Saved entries
What follows belongs to an exercise in optimizing a design on an open flow for small area, a short achievable clock period and few clock cycles per item; a production flow would make more cautious choices.
The RTL was checked by simulation tests, not by an equivalence proof against the original design.

`design.v`:
```
package tci_pkg;
  localparam int MaxPointsDefault = 64;
  localparam int CfgWidth         = 7;
  localparam int CfgIndexWidth    = 1;
  localparam logic [0:0] OP_LOAD  = 1'b0;
  localparam logic [0:0] OP_QUERY = 1'b1;
  localparam logic [CfgIndexWidth-1:0] REG_POINTS_IN_USE = 1'b0;
  localparam logic [CfgIndexWidth-1:0] REG_INTERP_MODE   = 1'b1;
  localparam logic [1:0] POS_LOW    = 2'd0;
  localparam logic [1:0] POS_HIGH   = 2'd1;
  localparam logic [1:0] POS_INSIDE = 2'd2;
  typedef struct packed {
    logic [0:0]  opcode;
    logic [5:0]  point_index;
    logic [15:0] point_x;
    logic [15:0] point_y;
    logic [15:0] query_x;
  } in_item_t;
  typedef struct packed {
    logic signed [17:0] interp_value;
    logic [1:0]         position_code;
  } out_item_t;
endpackage
module tci_ram (
  input  logic             clk,
  input  logic             we,
  input  logic [5:0]       waddr,
  input  logic [15:0]      wx,
  input  logic [15:0]      wy,
  output logic [64*16-1:0] xs,
  output logic [64*16-1:0] ys
);
  for (genvar i = 0; i < 64; i++) begin : g_ent
    logic [15:0] xr, yr;
    always_ff @(posedge clk) begin
      if (we && waddr == 6'(i)) begin
        xr <= wx;
        yr <= wy;
      end
    end
    assign xs[i*16 +: 16] = xr;
    assign ys[i*16 +: 16] = yr;
  end
endmodule
module tci_front (
  input  logic [15:0]      q,
  input  logic [64*16-1:0] xs,
  input  logic [62:0]      seg_mask,    
  input  logic [63:0]      last_oh,     
  output logic             below,       
  output logic             above,       
  output logic [62:0]      cond         
);
  logic [63:0] lt, gt;
  for (genvar i = 0; i < 64; i++) begin : g_cmp
    tci_cmp16 u_cmp (.a(q), .b(xs[i*16 +: 16]), .lt(lt[i]), .gt(gt[i]));
  end
  for (genvar i = 0; i < 63; i++) begin : g_cond
    assign cond[i] = !lt[i] && !gt[i+1] && seg_mask[i];
  end
  assign below = !gt[0];
  assign above = |(gt & last_oh);
endmodule
module tci_cmp16 (
  input  logic [15:0] a,
  input  logic [15:0] b,
  output logic        lt,
  output logic        gt
);
  logic [15:0] g1, l1;
  logic [7:0]  g2, l2;
  logic [3:0]  g3, l3;
  logic [1:0]  g4, l4;
  assign g1 = a & ~b;
  assign l1 = ~a & b;
  for (genvar i = 0; i < 8; i++) begin : g_l2
    assign g2[i] = g1[2*i+1] | (~l1[2*i+1] & g1[2*i]);
    assign l2[i] = l1[2*i+1] | (~g1[2*i+1] & l1[2*i]);
  end
  for (genvar i = 0; i < 4; i++) begin : g_l3
    assign g3[i] = g2[2*i+1] | (~l2[2*i+1] & g2[2*i]);
    assign l3[i] = l2[2*i+1] | (~g2[2*i+1] & l2[2*i]);
  end
  for (genvar i = 0; i < 2; i++) begin : g_l4
    assign g4[i] = g3[2*i+1] | (~l3[2*i+1] & g3[2*i]);
    assign l4[i] = l3[2*i+1] | (~g3[2*i+1] & l3[2*i]);
  end
  assign gt = g4[1] | (~l4[1] & g4[0]);
  assign lt = l4[1] | (~g4[1] & l4[0]);
endmodule
module tci_divrows #(
  parameter int R = 4
) (
  input  logic [15:0] r_in,
  input  logic [15:0] den,
  output logic [15:0] r_out,
  output logic [R-1:0] bits
);
  logic [15:0] r [R+1];
  assign r[0] = r_in;
  for (genvar k = 0; k < R; k++) begin : g_row
    logic [16:0] r2;
    logic [17:0] df;
    assign r2 = {r[k], 1'b0};
    assign df = {1'b0, r2} - {2'b00, den};
    assign bits[R-1-k] = !df[17];
    assign r[k+1] = df[17] ? r2[15:0] : df[15:0];
  end
  assign r_out = r[R];
endmodule
module tci_div4 #(
  parameter int R = 2
) (
  input  logic [15:0]    r_in,
  input  logic [15:0]    den,
  input  logic [17:0]    den3,
  output logic [15:0]    r_out,
  output logic [2*R-1:0] bits
);
  logic [15:0] r [R+1];
  assign r[0] = r_in;
  for (genvar k = 0; k < R; k++) begin : g_step
    logic [17:0] r4;
    logic [18:0] c1, c2, c3;
    assign r4 = {r[k], 2'b00};
    assign c1 = {1'b0, r4} - {3'b000, den};
    assign c2 = {1'b0, r4} - {2'b00, den, 1'b0};
    assign c3 = {1'b0, r4} - {1'b0, den3};
    always_comb begin
      if (!c3[18])      begin bits[2*(R-1-k) +: 2] = 2'd3; r[k+1] = c3[15:0]; end
      else if (!c2[18]) begin bits[2*(R-1-k) +: 2] = 2'd2; r[k+1] = c2[15:0]; end
      else if (!c1[18]) begin bits[2*(R-1-k) +: 2] = 2'd1; r[k+1] = c1[15:0]; end
      else              begin bits[2*(R-1-k) +: 2] = 2'd0; r[k+1] = r4[15:0]; end
    end
  end
  assign r_out = r[R];
endmodule
module tci_coef (
  input  logic               mode,      
  input  logic [1:0]         dsel,      
  input  logic [15:0]        p0, p1, p2, p3,
  output logic signed [19:0] ca,
  output logic signed [19:0] cb,
  output logic signed [17:0] cc,
  output logic [15:0]        cdv        
);
  logic signed [19:0] e, f, w, ca_c, cb_c;
  assign e    = $signed({4'd0, p0}) - $signed({4'd0, p1});
  assign f    = $signed({4'd0, p2}) - $signed({4'd0, p1});
  assign w    = $signed({4'd0, p3}) - $signed({4'd0, p0});
  assign ca_c = w - f - (f <<< 1);
  assign cb_c = e + f - ca_c;
  always_comb begin
    if (dsel != 2'd0) begin
      ca = '0; cb = '0; cc = '0;
    end else if (mode) begin
      ca = ca_c;
      cb = cb_c;
      cc = 18'(f - e);
    end else begin
      ca = '0; cb = '0;
      cc = 18'(f <<< 1);
    end
    cdv = (dsel == 2'd2) ? p2 : p1;
  end
endmodule
module tci_benc (
  input  logic [15:0] t,
  output logic [26:0] enc         
);
  logic [17:0] tt;
  assign tt = {2'b00, t};
  always_comb begin
    for (int j = 0; j < 9; j++) begin
      logic b2, b1, b0;
      b2 = tt[2*j+1]; b1 = tt[2*j]; b0 = (j == 0) ? 1'b0 : tt[2*j-1];
      enc[3*j]   = b1 ^ b0;
      enc[3*j+1] = (b2 & ~b1 & ~b0) | (~b2 & b1 & b0);
      enc[3*j+2] = b2 & ~(b1 & b0);
    end
  end
endmodule
module tci_bmul #(parameter int W = 36, parameter int N = 53) (
  input  logic signed [W-1:0] h,
  input  logic [26:0]         enc,    
  input  logic [N-1:0]        addend,
  output logic [N-1:0]        sum
);
  localparam int NR = 9;
  logic [N-1:0] rows [NR];
  logic [N-1:0] negs;
  logic [N-1:0] kc;
  always_comb begin
    negs = '0;
    kc = '0;
    for (int j = 0; j < NR; j++) begin
      logic neg, one, two;
      logic [W:0] pp;
      logic [W:0] hx;
      one = enc[3*j];
      two = enc[3*j+1];
      neg = enc[3*j+2];
      hx = {h[W-1], h};
      for (int i = 0; i <= W; i++) begin
        pp[i] = ((one & hx[i]) | (two & ((i == 0) ? 1'b0 : hx[i-1]))) ^ neg;
      end
      pp[W] = ~pp[W];
      rows[j] = N'(pp) << (2*j);
      negs[2*j] = neg;
      kc = kc - (N'(1) << (W + 2*j));
    end
  end
  logic [11*N-1:0] rr;
  always_comb begin
    for (int j = 0; j < NR; j++) rr[j*N +: N] = rows[j] | ((j > 0) ? (negs & (N'(1) << (2*j-2))) : '0);
    rr[9*N +: N]  = addend;
    rr[10*N +: N] = kc;
  end
  tci_csa11 #(.N(N)) u_tree (.rf(rr), .sum(sum));
endmodule
module tci_csa11 #(parameter int N = 53) (
  input  logic [11*N-1:0] rf,
  output logic [N-1:0] sum
);
  logic [N-1:0] r [11];
  for (genvar k = 0; k < 11; k++) begin : g_in
    assign r[k] = rf[k*N +: N];
  end
  logic [N-1:0] s [9];
  logic [N-1:0] c [9];
  logic [N-1:0] x [9][3];
  always_comb begin
    x[0][0] = r[0]; x[0][1] = r[1]; x[0][2] = r[2];
    x[1][0] = r[3]; x[1][1] = r[4]; x[1][2] = r[5];
    x[2][0] = r[6]; x[2][1] = r[7]; x[2][2] = r[8];
    x[3][0] = s[0]; x[3][1] = c[0]; x[3][2] = s[1];
    x[4][0] = c[1]; x[4][1] = s[2]; x[4][2] = c[2];
    x[5][0] = s[3]; x[5][1] = c[3]; x[5][2] = s[4];
    x[6][0] = c[4]; x[6][1] = r[9]; x[6][2] = r[10];
    x[7][0] = s[5]; x[7][1] = c[5]; x[7][2] = s[6];
    x[8][0] = s[7]; x[8][1] = c[7]; x[8][2] = c[6];
  end
  for (genvar k = 0; k < 9; k++) begin : g_csa
    assign s[k] = x[k][0] ^ x[k][1] ^ x[k][2];
    assign c[k] = N'({(x[k][0] & x[k][1]) | (x[k][0] & x[k][2]) | (x[k][1] & x[k][2]), 1'b0});
  end
  assign sum = s[8] + c[8];
endmodule
module table_curve_interpolator_unit #(
  parameter int MaxPoints = tci_pkg::MaxPointsDefault
) (
  input  logic                              clk,
  input  logic                              rst,
  input  logic                              in_valid,
  output logic                              in_stall,
  input  tci_pkg::in_item_t                 in_data,
  output logic                              out_valid,
  input  logic                              out_stall,
  output tci_pkg::out_item_t                out_data,
  input  logic                              cfg_we,
  input  logic [tci_pkg::CfgIndexWidth-1:0] cfg_index,
  input  logic [tci_pkg::CfgWidth-1:0]      cfg_data
);
  localparam int R4    = 2;               
  localparam int DST   = 8 / R4;          
  localparam int YRD   = DST - 2;         
  localparam int CRED  = 11;              
  localparam int FD    = CRED - 1;        
  logic [6:0] points_in_use;
  logic       interp_mode;
  always_ff @(posedge clk) begin
    if (rst) begin
      points_in_use <= 7'd2;
      interp_mode   <= 1'b1;
    end else if (cfg_we) begin
      case (cfg_index)
        tci_pkg::REG_POINTS_IN_USE: points_in_use <= cfg_data;
        tci_pkg::REG_INTERP_MODE:   interp_mode   <= cfg_data[0];
        default: ;
      endcase
    end
  end
  logic [6:0]  n_eff;
  logic [5:0]  n_m1;
  logic [62:0] seg_mask;
  logic [63:0] last_oh;
  always_comb begin
    if (points_in_use < 7'd2)       n_eff = 7'd2;
    else if (points_in_use > 7'd64) n_eff = 7'd64;
    else                            n_eff = points_in_use;
  end
  assign n_m1 = 6'(n_eff - 7'd1);
  for (genvar i = 0; i < 64; i++) begin : g_dec
    assign last_oh[i] = (n_m1 == 6'(i));
    if (i < 63) begin : g_m
      assign seg_mask[i] = (7'(i) < 7'(n_eff - 7'd1));
    end
  end
  logic        ld_block, acc, take, isq;
  logic [4:0]  cnt, cnt_n;
  logic        full_r;
  assign isq      = (in_data.opcode == tci_pkg::OP_QUERY);
  assign in_stall = isq ? full_r : ld_block;
  assign acc      = in_valid && !in_stall;
  assign take     = out_valid && !out_stall;
  assign cnt_n    = cnt + 5'(acc && isq) - 5'(take);
  always_ff @(posedge clk) begin
    if (rst) begin
      cnt    <= '0;
      full_r <= 1'b0;
    end else begin
      cnt    <= cnt_n;
      full_r <= (cnt_n >= 5'(CRED));
    end
  end
  logic [64*16-1:0] xs, ys;
  tci_ram u_ram (
    .clk, .we(acc && !isq), .waddr(in_data.point_index),
    .wx(in_data.point_x), .wy(in_data.point_y), .xs, .ys
  );
  logic        s_below, s_above;
  logic [62:0] s_cond;
  tci_front u_front (
    .q(in_data.query_x), .xs, .seg_mask, .last_oh,
    .below(s_below), .above(s_above), .cond(s_cond)
  );
  logic [62:0] first;
  logic        found;
  logic [31:0] rowE, rowO;
  logic        par;
  logic [5:0]  seg_bin;
  assign first = s_cond & (~s_cond + 63'd1);
  assign found = |s_cond;
  always_comb begin
    for (int r = 0; r < 32; r++) begin
      rowE[r] = first[2*r] | ((r > 0) ? first[2*r-1] : 1'b0);
      rowO[r] = first[2*r] | ((r < 31) ? first[2*r+1] : 1'b0);
    end
    par = 1'b0;
    for (int r = 0; r < 31; r++) par = par | first[2*r+1];
    seg_bin = '0;
    for (int i = 0; i < 63; i++) seg_bin = seg_bin | ({6{first[i]}} & 6'(i));
  end
  logic        b_v, b_below, b_above, b_found, b_par;
  logic [15:0] b_q;
  logic [31:0] b_rowE, b_rowO;
  logic [5:0]  b_seg;
  always_ff @(posedge clk) begin
    if (rst) b_v <= 1'b0;
    else     b_v <= acc && isq;
    b_q     <= in_data.query_x;
    b_below <= s_below;
    b_above <= s_above;
    b_found <= found;
    b_par   <= par;
    b_rowE  <= rowE;
    b_rowO  <= rowO;
    b_seg   <= seg_bin;
  end
  logic [15:0] xE, xO, x1, x2;
  always_comb begin
    xE = '0;
    xO = '0;
    for (int r = 0; r < 32; r++) begin
      xE = xE | ({16{b_rowE[r]}} & xs[(2*r)*16 +: 16]);
      xO = xO | ({16{b_rowO[r]}} & xs[(2*r+1)*16 +: 16]);
    end
  end
  assign x1 = b_par ? xO : xE;
  assign x2 = b_par ? xE : xO;
  logic        dd_v;
  logic [15:0] dd_d, dd_den;
  logic [17:0] dd_den3;
  logic [5:0]  dd_s;
  logic [1:0]  dd_code, dd_dsel;
  logic        b_in;
  assign b_in = !b_below && !b_above && b_found;
  always_ff @(posedge clk) begin
    if (rst) dd_v <= 1'b0;
    else     dd_v <= b_v;
    dd_d    <= b_q - x1;
    dd_den  <= x2 - x1;
    dd_den3 <= {1'b0, x2, 1'b0} + {2'b00, x2} - {1'b0, x1, 1'b0} - {2'b00, x1};
    if (b_below) begin
      dd_s <= 6'd0;  dd_code <= tci_pkg::POS_LOW;
    end else if (b_above || !b_found) begin
      dd_s <= n_m1;  dd_code <= tci_pkg::POS_HIGH;
    end else begin
      dd_s <= b_seg; dd_code <= tci_pkg::POS_INSIDE;
    end
    dd_dsel <= !b_in ? 2'd1 : (b_q == x1) ? 2'd1 : (b_q == x2) ? 2'd2 : 2'd0;
  end
  logic        e_v   [DST+1];
  logic [15:0] e_r   [DST+1];
  logic [15:0] e_den [DST+1];
  logic [17:0] e_den3[DST+1];
  logic [15:0] e_t   [DST+1];
  logic [5:0]  e_s   [DST+1];
  logic [1:0]  e_code[DST+1];
  logic [1:0]  e_dsel[DST+1];
  assign e_v[0]    = dd_v;
  assign e_r[0]    = dd_d;
  assign e_den[0]  = dd_den;
  assign e_den3[0] = dd_den3;
  assign e_t[0]    = '0;
  assign e_s[0]    = dd_s;
  assign e_code[0] = dd_code;
  assign e_dsel[0] = dd_dsel;
  for (genvar k = 0; k < DST; k++) begin : g_div
    logic [15:0]       r_nx;
    logic [2*R4-1:0]   bits;
    tci_div4 #(.R(R4)) u_steps (
      .r_in(e_r[k]), .den(e_den[k]), .den3(e_den3[k]), .r_out(r_nx), .bits
    );
    always_ff @(posedge clk) begin
      if (rst) e_v[k+1] <= 1'b0;
      else     e_v[k+1] <= e_v[k];
      e_r[k+1]    <= r_nx;
      e_den[k+1]  <= e_den[k];
      e_den3[k+1] <= e_den3[k];
      e_t[k+1]    <= 16'({e_t[k], bits});
      e_s[k+1]    <= e_s[k];
      e_code[k+1] <= e_code[k];
      e_dsel[k+1] <= e_dsel[k];
    end
  end
  logic [5:0]  ybase;
  logic [15:0] yb [4];
  logic [15:0] yraw [4];
  logic [5:0]  ys_s;
  assign ys_s  = e_s[YRD];
  assign ybase = ys_s - 6'd1;
  always_comb begin
    for (int b = 0; b < 4; b++) begin
      logic [1:0] k;
      logic [5:0] e;
      k = 2'(b) - ybase[1:0];
      e = ybase + 6'(k);
      yb[b] = ys[{e[5:2], 2'(b)}*16 +: 16];
    end
    for (int k = 0; k < 4; k++) begin
      yraw[k] = yb[2'(ybase[1:0] + 2'(k))];
    end
  end
  logic [15:0] y1_p0, y1_p1, y1_p2, y1_p3;
  always_ff @(posedge clk) begin
    y1_p1 <= yraw[1];
    y1_p2 <= yraw[2];
    y1_p0 <= (ys_s == 6'd0) ? yraw[1] : yraw[0];
    y1_p3 <= (7'(ys_s) + 7'd2 < n_eff) ? yraw[3] : yraw[2];
  end
  logic signed [19:0] k_ca, k_cb;
  logic signed [17:0] k_cc;
  logic [15:0]        k_cdv;
  tci_coef u_coef (
    .mode(interp_mode), .dsel(e_dsel[YRD+1]), .p0(y1_p0), .p1(y1_p1), .p2(y1_p2), .p3(y1_p3),
    .ca(k_ca), .cb(k_cb), .cc(k_cc), .cdv(k_cdv)
  );
  logic signed [19:0] y_ca, y_cb;
  logic signed [17:0] y_cc;
  logic [15:0]        y_cdv;
  always_ff @(posedge clk) begin
    y_ca  <= k_ca;
    y_cb  <= k_cb;
    y_cc  <= k_cc;
    y_cdv <= k_cdv;
  end
  logic               y_v;
  logic [15:0]        y_t;
  logic [1:0]         y_code;
  assign y_v    = e_v[DST];
  assign y_t    = e_t[DST];
  assign y_code = e_code[DST];
  logic               m1_v;
  logic signed [35:0] m1_h;
  logic signed [17:0] m1_cc;
  logic [15:0]        m1_cdv;
  logic [26:0]        m1_enc;
  logic [1:0]         m1_code;
  logic [35:0] h1_full;
  logic [26:0] y_enc;
  tci_benc u_enc (.t(y_t), .enc(y_enc));
  tci_bmul #(.W(20), .N(36)) u_m1 (
    .h(y_ca), .enc(y_enc), .addend({y_cb, 16'd0}), .sum(h1_full)
  );
  always_ff @(posedge clk) begin
    if (rst) m1_v <= 1'b0;
    else     m1_v <= y_v;
    m1_h    <= h1_full[35:0];
    m1_cc   <= y_cc;
    m1_cdv  <= y_cdv;
    m1_enc  <= y_enc;
    m1_code <= y_code;
  end
  logic               m2_v;
  logic signed [34:0] m2_h;
  logic [15:0]        m2_cdv;
  logic [26:0]        m2_enc;
  logic [1:0]         m2_code;
  logic [50:0] h2_full;
  tci_bmul #(.W(36), .N(51)) u_m2 (
    .h(m1_h), .enc(m1_enc), .addend({m1_cc[17], m1_cc, 16'd0, 16'd32768}), .sum(h2_full)
  );
  always_ff @(posedge clk) begin
    if (rst) m2_v <= 1'b0;
    else     m2_v <= m1_v;
    m2_h    <= h2_full[50:16];
    m2_cdv  <= m1_cdv;
    m2_enc  <= m1_enc;
    m2_code <= m1_code;
  end
  logic [51:0] h3_full;
  tci_bmul #(.W(35), .N(52)) u_m3 (
    .h(m2_h), .enc(m2_enc), .addend({3'd0, m2_cdv, 1'b1, 16'd0, 16'd32768}), .sum(h3_full)
  );
  logic               m3_v;
  logic signed [18:0] m3_val;
  logic [1:0]         m3_code;
  always_ff @(posedge clk) begin
    if (rst) m3_v <= 1'b0;
    else     m3_v <= m2_v;
    m3_val  <= $signed(h3_full[51:33]);
    m3_code <= m2_code;
  end
  logic [17:0] v_sat;
  logic [19:0] r_data;
  logic        r_v;
  always_comb begin
    if (m3_val < -19'sd131072)     v_sat = 18'h20000;
    else if (m3_val > 19'sd131071) v_sat = 18'h1ffff;
    else                           v_sat = m3_val[17:0];
  end
  assign r_v    = m3_v;
  assign r_data = {v_sat, m3_code};
  logic [19:0] fifo [FD];
  logic [3:0]  wp, rp;
  logic [4:0]  fcnt;
  logic        head_free, push, pop;
  assign head_free = !out_valid || !out_stall;
  assign pop  = head_free && (fcnt != '0);
  assign push = r_v && !(head_free && (fcnt == '0));
  always_ff @(posedge clk) begin
    if (rst) begin
      out_valid <= 1'b0;
      wp   <= '0;
      rp   <= '0;
      fcnt <= '0;
    end else begin
      if (head_free) out_valid <= (fcnt != '0) || r_v;
      if (push) wp <= (wp == 4'(FD - 1)) ? '0 : wp + 4'd1;
      if (pop)  rp <= (rp == 4'(FD - 1)) ? '0 : rp + 4'd1;
      fcnt <= fcnt + 5'(push) - 5'(pop);
    end
    if (head_free) out_data <= (fcnt != '0) ? fifo[rp] : r_data;
    if (push) fifo[wp] <= r_data;
  end
  always_comb begin
    ld_block = b_v || dd_v;
    for (int k = 1; k <= YRD; k++) ld_block = ld_block || e_v[k];
  end
endmodule
```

_GOAL OF THE EXERCISE_
Would you please filter the lines above and copy every one that includes "fcnt"?

_PROBLEM SOLUTION_
  logic [4:0]  fcnt;
  assign pop  = head_free && (fcnt != '0);
  assign push = r_v && !(head_free && (fcnt == '0));
      fcnt <= '0;
      if (head_free) out_valid <= (fcnt != '0) || r_v;
      fcnt <= fcnt + 5'(push) - 5'(pop);
    if (head_free) out_data <= (fcnt != '0) ? fifo[rp] : r_data;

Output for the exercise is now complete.